**Material supplied**:

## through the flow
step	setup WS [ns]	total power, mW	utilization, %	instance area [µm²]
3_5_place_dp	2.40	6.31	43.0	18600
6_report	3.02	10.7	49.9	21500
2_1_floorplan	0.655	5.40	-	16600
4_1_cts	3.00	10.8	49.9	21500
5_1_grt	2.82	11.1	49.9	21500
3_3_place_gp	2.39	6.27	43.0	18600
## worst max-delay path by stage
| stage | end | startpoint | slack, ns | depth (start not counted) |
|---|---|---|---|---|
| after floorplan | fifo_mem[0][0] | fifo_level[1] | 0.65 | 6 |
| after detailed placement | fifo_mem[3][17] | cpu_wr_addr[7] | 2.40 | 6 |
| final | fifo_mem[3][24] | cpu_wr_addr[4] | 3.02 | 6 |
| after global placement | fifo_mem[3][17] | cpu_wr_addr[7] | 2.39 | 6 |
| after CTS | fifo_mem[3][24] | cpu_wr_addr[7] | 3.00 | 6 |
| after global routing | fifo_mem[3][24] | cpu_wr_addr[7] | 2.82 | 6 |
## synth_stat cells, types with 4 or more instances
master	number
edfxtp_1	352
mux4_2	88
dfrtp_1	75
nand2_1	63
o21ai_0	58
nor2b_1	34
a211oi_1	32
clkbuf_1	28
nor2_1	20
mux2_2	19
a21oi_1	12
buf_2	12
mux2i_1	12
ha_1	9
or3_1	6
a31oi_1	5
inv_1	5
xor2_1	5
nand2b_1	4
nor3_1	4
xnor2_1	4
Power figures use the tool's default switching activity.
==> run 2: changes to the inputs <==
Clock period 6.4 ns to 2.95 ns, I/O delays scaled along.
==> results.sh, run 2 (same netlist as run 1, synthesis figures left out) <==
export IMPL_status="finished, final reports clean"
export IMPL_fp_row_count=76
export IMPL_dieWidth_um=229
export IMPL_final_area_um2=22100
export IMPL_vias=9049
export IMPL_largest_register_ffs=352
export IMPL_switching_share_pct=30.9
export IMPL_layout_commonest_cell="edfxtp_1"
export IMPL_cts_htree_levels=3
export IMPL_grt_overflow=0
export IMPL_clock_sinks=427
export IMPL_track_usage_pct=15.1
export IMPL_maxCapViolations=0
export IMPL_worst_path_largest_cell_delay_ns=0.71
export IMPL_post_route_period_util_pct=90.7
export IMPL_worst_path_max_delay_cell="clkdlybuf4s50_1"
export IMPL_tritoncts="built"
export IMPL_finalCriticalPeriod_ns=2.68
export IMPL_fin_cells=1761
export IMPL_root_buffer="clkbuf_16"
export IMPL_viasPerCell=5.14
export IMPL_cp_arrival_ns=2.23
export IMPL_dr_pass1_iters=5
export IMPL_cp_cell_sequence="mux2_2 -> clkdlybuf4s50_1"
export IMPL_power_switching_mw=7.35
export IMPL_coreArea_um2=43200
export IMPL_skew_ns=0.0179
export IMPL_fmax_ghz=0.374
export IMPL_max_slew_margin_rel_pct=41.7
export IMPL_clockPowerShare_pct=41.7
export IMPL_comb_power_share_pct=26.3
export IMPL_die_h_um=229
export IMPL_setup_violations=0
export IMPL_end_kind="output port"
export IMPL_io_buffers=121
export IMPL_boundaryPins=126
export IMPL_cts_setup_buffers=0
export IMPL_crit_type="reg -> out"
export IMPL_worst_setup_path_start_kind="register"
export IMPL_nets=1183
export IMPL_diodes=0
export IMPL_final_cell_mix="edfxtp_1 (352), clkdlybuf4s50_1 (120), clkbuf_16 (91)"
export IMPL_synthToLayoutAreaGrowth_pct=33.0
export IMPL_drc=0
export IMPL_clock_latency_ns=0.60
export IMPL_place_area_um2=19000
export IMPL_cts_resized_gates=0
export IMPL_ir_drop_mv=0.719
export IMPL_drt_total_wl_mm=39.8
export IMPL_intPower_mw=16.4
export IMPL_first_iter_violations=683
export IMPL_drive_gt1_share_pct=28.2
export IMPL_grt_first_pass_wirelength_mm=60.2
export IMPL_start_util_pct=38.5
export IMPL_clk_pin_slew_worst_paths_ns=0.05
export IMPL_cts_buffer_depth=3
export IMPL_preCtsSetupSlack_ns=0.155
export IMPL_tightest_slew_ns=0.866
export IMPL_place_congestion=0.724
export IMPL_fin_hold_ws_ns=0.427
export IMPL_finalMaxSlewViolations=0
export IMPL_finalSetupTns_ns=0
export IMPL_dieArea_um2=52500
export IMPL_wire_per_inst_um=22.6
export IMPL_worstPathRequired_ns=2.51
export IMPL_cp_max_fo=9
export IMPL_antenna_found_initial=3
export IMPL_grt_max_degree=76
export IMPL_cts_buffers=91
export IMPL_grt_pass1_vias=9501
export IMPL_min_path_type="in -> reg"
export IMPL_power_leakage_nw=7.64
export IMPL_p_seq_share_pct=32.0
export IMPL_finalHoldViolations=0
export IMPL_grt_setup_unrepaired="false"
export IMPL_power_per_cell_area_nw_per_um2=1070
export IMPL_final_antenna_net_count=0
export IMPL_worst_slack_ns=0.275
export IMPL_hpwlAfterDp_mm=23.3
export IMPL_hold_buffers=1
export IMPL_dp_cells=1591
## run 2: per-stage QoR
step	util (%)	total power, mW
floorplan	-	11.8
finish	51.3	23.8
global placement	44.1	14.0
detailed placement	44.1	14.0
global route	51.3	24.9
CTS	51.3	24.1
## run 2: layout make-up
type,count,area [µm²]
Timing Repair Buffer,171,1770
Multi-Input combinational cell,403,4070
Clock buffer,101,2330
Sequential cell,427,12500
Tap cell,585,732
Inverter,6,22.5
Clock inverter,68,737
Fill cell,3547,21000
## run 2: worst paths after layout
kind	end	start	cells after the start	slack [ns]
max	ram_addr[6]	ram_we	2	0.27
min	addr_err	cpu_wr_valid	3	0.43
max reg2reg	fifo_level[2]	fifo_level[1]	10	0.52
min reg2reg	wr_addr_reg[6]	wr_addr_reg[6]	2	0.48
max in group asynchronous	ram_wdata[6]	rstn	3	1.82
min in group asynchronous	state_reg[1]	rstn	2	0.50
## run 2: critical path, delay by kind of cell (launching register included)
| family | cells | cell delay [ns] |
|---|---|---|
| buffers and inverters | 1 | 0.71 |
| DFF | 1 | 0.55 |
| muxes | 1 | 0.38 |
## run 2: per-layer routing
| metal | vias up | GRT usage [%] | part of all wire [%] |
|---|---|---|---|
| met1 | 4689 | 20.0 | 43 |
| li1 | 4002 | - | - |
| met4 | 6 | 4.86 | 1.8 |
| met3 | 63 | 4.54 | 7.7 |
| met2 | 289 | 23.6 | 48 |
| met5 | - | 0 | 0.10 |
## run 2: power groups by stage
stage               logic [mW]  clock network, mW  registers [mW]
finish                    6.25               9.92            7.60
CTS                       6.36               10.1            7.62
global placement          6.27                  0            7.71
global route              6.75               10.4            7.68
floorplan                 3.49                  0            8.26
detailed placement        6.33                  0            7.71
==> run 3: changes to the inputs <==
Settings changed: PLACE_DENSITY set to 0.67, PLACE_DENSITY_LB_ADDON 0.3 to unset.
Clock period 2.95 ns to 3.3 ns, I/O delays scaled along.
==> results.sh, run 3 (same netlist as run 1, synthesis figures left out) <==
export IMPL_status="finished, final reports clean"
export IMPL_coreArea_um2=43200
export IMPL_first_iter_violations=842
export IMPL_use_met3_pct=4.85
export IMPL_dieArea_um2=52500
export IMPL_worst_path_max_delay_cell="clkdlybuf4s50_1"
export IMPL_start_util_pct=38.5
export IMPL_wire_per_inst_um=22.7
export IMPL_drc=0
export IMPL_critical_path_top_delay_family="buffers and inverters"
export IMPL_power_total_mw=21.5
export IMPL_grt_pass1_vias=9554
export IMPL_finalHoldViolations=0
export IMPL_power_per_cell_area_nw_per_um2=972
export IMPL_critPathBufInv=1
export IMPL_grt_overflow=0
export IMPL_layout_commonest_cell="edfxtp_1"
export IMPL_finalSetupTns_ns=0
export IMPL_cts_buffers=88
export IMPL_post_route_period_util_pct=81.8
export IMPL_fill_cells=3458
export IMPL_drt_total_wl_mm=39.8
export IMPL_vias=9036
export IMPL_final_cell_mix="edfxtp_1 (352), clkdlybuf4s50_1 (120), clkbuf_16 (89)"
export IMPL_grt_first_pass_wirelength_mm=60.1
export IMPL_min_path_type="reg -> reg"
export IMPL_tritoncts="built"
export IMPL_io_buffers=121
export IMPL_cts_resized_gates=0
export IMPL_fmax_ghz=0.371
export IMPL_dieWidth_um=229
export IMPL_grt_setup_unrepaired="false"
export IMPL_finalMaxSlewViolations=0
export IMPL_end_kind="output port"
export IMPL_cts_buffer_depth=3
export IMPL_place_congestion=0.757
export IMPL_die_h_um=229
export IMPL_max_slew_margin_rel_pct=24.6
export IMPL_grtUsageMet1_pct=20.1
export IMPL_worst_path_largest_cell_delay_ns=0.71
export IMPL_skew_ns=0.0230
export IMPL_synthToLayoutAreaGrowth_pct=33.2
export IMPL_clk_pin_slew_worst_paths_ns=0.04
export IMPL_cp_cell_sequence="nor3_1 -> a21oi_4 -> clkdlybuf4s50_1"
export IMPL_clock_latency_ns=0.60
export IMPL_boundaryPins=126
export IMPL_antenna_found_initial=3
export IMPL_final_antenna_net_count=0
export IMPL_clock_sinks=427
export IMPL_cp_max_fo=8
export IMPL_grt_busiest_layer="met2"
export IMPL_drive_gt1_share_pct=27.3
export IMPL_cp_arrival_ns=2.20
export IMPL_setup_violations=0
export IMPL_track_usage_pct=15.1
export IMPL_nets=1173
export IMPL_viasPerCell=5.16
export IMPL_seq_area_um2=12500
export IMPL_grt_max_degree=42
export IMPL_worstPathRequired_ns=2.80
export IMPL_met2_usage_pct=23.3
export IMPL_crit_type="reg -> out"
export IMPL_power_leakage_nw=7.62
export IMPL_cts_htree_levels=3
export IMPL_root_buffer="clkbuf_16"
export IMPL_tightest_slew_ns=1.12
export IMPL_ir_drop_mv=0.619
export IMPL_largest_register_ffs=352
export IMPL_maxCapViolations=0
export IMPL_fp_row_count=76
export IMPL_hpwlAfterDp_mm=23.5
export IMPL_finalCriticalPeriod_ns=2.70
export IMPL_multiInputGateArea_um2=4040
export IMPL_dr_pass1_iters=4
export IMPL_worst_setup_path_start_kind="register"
--- config.mk ---
export PLATFORM = sky130hd
export DESIGN_NAME = vend_multi_flat
export DESIGN_NICKNAME = d
export VERILOG_FILES = /design/src/rtl/vend_multi_if.sv /design/src/rtl/vend_multi.sv /design/src/flat_wrapper.sv
export SDC_FILE = /design/constraint.sdc
export NUM_CORES = 1
export LEC_CHECK = 0
export BUFFER_PORTS_ARGS = -buffer_cell sky130_fd_sc_hd__buf_2
export CORE_AREA = 2 2 63 65
export DETAILED_ROUTE_END_ITERATION = 12
export DIE_AREA = 0 0 65 67
export GPL_ROUTABILITY_DRIVEN = 1
export PLACE_DENSITY = 0.82
export RECOVER_POWER = 25
export SYNTH_ARGS = -nofsm -noshare
export SYNTH_HDL_FRONTEND = slang
export SYNTH_SLANG_ARGS = --single-unit
--- constraint.sdc ---
create_clock -name clk -period 4.8 [get_ports clk]
set_input_delay 0.72 -clock clk [delete_from_list [all_inputs] [get_ports clk]]
set_output_delay 0.72 -clock clk [all_outputs]
set_load 0.01 [all_outputs]
--- src/rtl/vend_multi_if.sv ---
// Coin-side and dispenser-side signals of the vending controller.
// The controller uses the slave modport; the coin acceptor/test side uses the master modport.
interface vend_multi_if #(
   parameter int CREDIT_W = 8,
   parameter int CNT_W    = 16
) ();
   logic [1:0]          in;
   logic                cancel;
   logic                out;
   logic [1:0]          change;
   logic                coin_rej;
   logic                busy;
   logic [CREDIT_W-1:0] credit;
   logic [CNT_W-1:0]    sales_cnt;

   modport master (
      output in, cancel,
      input  out, change, coin_rej, busy, credit, sales_cnt
   );

   modport slave (
      input  in, cancel,
      output out, change, coin_rej, busy, credit, sales_cnt
   );
endinterface

--- src/rtl/vend_multi.sv ---
// Vending controller with programmable price, 20tk/10tk change payout, cancel/refund,
// coin rejection while busy and a wrapping sales counter. All outputs are registered.
module vend_multi #(
   parameter int CREDIT_W  = 8,
   parameter int PRICE     = 6,
   parameter int COIN1_VAL = 1,
   parameter int COIN2_VAL = 5,
   parameter int COIN3_VAL = 6,
   parameter int CHG20_EN  = 1,
   parameter int CNT_W     = 16
) (
   input logic          clk,
   input logic          res,
   vend_multi_if.slave  bus
);
   typedef enum logic [1:0] {
      S_IDLE    = 2'd0,
      S_COLLECT = 2'd1,
      S_VEND    = 2'd2,
      S_CHANGE  = 2'd3
   } state_t;

   localparam logic [CREDIT_W:0]   MAX_CREDIT = {1'b0, {CREDIT_W{1'b1}}};
   localparam logic [CREDIT_W:0]   PRICE_X    = (CREDIT_W+1)'(PRICE);
   localparam logic [CREDIT_W-1:0] PRICE_W    = CREDIT_W'(PRICE);
   localparam logic [CREDIT_W:0]   C1         = (CREDIT_W+1)'(COIN1_VAL);
   localparam logic [CREDIT_W:0]   C2         = (CREDIT_W+1)'(COIN2_VAL);
   localparam logic [CREDIT_W:0]   C3         = (CREDIT_W+1)'(COIN3_VAL);

   state_t              r_state, w_state_next;
   logic [CREDIT_W-1:0] r_credit, w_credit_next;
   logic [CNT_W-1:0]    r_sales, w_sales_next;
   logic                r_out, w_out_next;
   logic [1:0]          r_change, w_change_next;
   logic                r_coin_rej, w_rej_next;
   logic                r_busy, w_busy_next;

   logic [CREDIT_W:0]   w_coin_val;
   logic [CREDIT_W:0]   w_nc;
   logic                w_coin;
   logic                w_pay20;
   logic [CREDIT_W-1:0] w_pay_amt;
   logic [1:0]          w_pay_code;

   assign w_coin     = (bus.in != 2'b00);
   assign w_coin_val = (bus.in == 2'b01) ? C1 :
                       (bus.in == 2'b10) ? C2 :
                       (bus.in == 2'b11) ? C3 : '0;
   // One bit of headroom so an overflowing coin can be detected and rejected.
   assign w_nc       = {1'b0, r_credit} + w_coin_val;
   assign w_pay20    = (CHG20_EN != 0) && (r_credit >= CREDIT_W'(2));
   assign w_pay_amt  = w_pay20 ? CREDIT_W'(2) : CREDIT_W'(1);
   assign w_pay_code = w_pay20 ? 2'b10 : 2'b01;

   // Every entry into CHANGE already emits its first pulse, so change is high only in CHANGE.
   always_comb begin
      w_state_next  = r_state;
      w_credit_next = r_credit;
      w_sales_next  = r_sales;
      w_out_next    = 1'b0;
      w_change_next = 2'b00;
      w_rej_next    = 1'b0;
      case (r_state)
         S_IDLE, S_COLLECT: begin
            if (r_state == S_COLLECT && bus.cancel) begin
               w_state_next  = S_CHANGE;
               w_change_next = w_pay_code;
               w_credit_next = r_credit - w_pay_amt;
               w_rej_next    = w_coin;
            end else if (w_coin) begin
               if (w_nc > MAX_CREDIT) begin
                  w_rej_next = 1'b1;
               end else if (w_nc >= PRICE_X) begin
                  w_state_next  = S_VEND;
                  w_credit_next = w_nc[CREDIT_W-1:0] - PRICE_W;
                  w_out_next    = 1'b1;
                  w_sales_next  = r_sales + CNT_W'(1);
               end else begin
                  w_state_next  = S_COLLECT;
                  w_credit_next = w_nc[CREDIT_W-1:0];
               end
            end
         end
         S_VEND, S_CHANGE: begin
            w_rej_next = w_coin;
            if (r_credit == '0) begin
               w_state_next = S_IDLE;
            end else begin
               w_state_next  = S_CHANGE;
               w_change_next = w_pay_code;
               w_credit_next = r_credit - w_pay_amt;
            end
         end
         default: w_state_next = S_IDLE;
      endcase
      w_busy_next = (w_state_next == S_VEND) || (w_state_next == S_CHANGE);
   end

   always_ff @(posedge clk or negedge res) begin
      if (!res) begin
         r_state    <= S_IDLE;
         r_credit   <= '0;
         r_sales    <= '0;
         r_out      <= 1'b0;
         r_change   <= 2'b00;
         r_coin_rej <= 1'b0;
         r_busy     <= 1'b0;
      end else begin
         r_state    <= w_state_next;
         r_credit   <= w_credit_next;
         r_sales    <= w_sales_next;
         r_out      <= w_out_next;
         r_change   <= w_change_next;
         r_coin_rej <= w_rej_next;
         r_busy     <= w_busy_next;
      end
   end

   assign bus.out       = r_out;
   assign bus.change    = r_change;
   assign bus.coin_rej  = r_coin_rej;
   assign bus.busy      = r_busy;
   assign bus.credit    = r_credit;
   assign bus.sales_cnt = r_sales;
endmodule
--- src/flat_wrapper.sv ---
// flat-port wrapper written by rule: the top's interface ports become plain ports
module vend_multi_flat 
#(
   parameter int CREDIT_W  = 8,
   parameter int PRICE     = 6,
   parameter int COIN1_VAL = 1,
   parameter int COIN2_VAL = 5,
   parameter int COIN3_VAL = 6,
   parameter int CHG20_EN  = 1,
   parameter int CNT_W     = 16
)
  (clk, res, bus_in, bus_cancel, bus_out, bus_change, bus_coin_rej, bus_busy, bus_credit, bus_sales_cnt);
  vend_multi_if #(.CREDIT_W(CREDIT_W), .CNT_W(CNT_W)) bus_i ();
  input logic clk;
  input logic res;
  input wire logic [$bits(bus_i.in)-1:0] bus_in;
  input wire logic [$bits(bus_i.cancel)-1:0] bus_cancel;
  output wire logic [$bits(bus_i.out)-1:0] bus_out;
  output wire logic [$bits(bus_i.change)-1:0] bus_change;
  output wire logic [$bits(bus_i.coin_rej)-1:0] bus_coin_rej;
  output wire logic [$bits(bus_i.busy)-1:0] bus_busy;
  output wire logic [$bits(bus_i.credit)-1:0] bus_credit;
  output wire logic [$bits(bus_i.sales_cnt)-1:0] bus_sales_cnt;
  assign bus_i.in = bus_in;
  assign bus_i.cancel = bus_cancel;
  assign bus_out = bus_i.out;
  assign bus_change = bus_i.change;
  assign bus_coin_rej = bus_i.coin_rej;
  assign bus_busy = bus_i.busy;
  assign bus_credit = bus_i.credit;
  assign bus_sales_cnt = bus_i.sales_cnt;
  vend_multi #(.CREDIT_W(CREDIT_W), .PRICE(PRICE), .COIN1_VAL(COIN1_VAL), .COIN2_VAL(COIN2_VAL), .COIN3_VAL(COIN3_VAL), .CHG20_EN(CHG20_EN), .CNT_W(CNT_W)) u_core (.clk(clk), .res(res), .bus(bus_i));
endmodule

**What needs to be done**: Please copy out each line of the material that contains the string "stage".

**Your solution**:
## worst max-delay path by stage
| stage | end | startpoint | slack, ns | depth (start not counted) |
## run 2: per-stage QoR
## run 2: power groups by stage
stage               logic [mW]  clock network, mW  registers [mW]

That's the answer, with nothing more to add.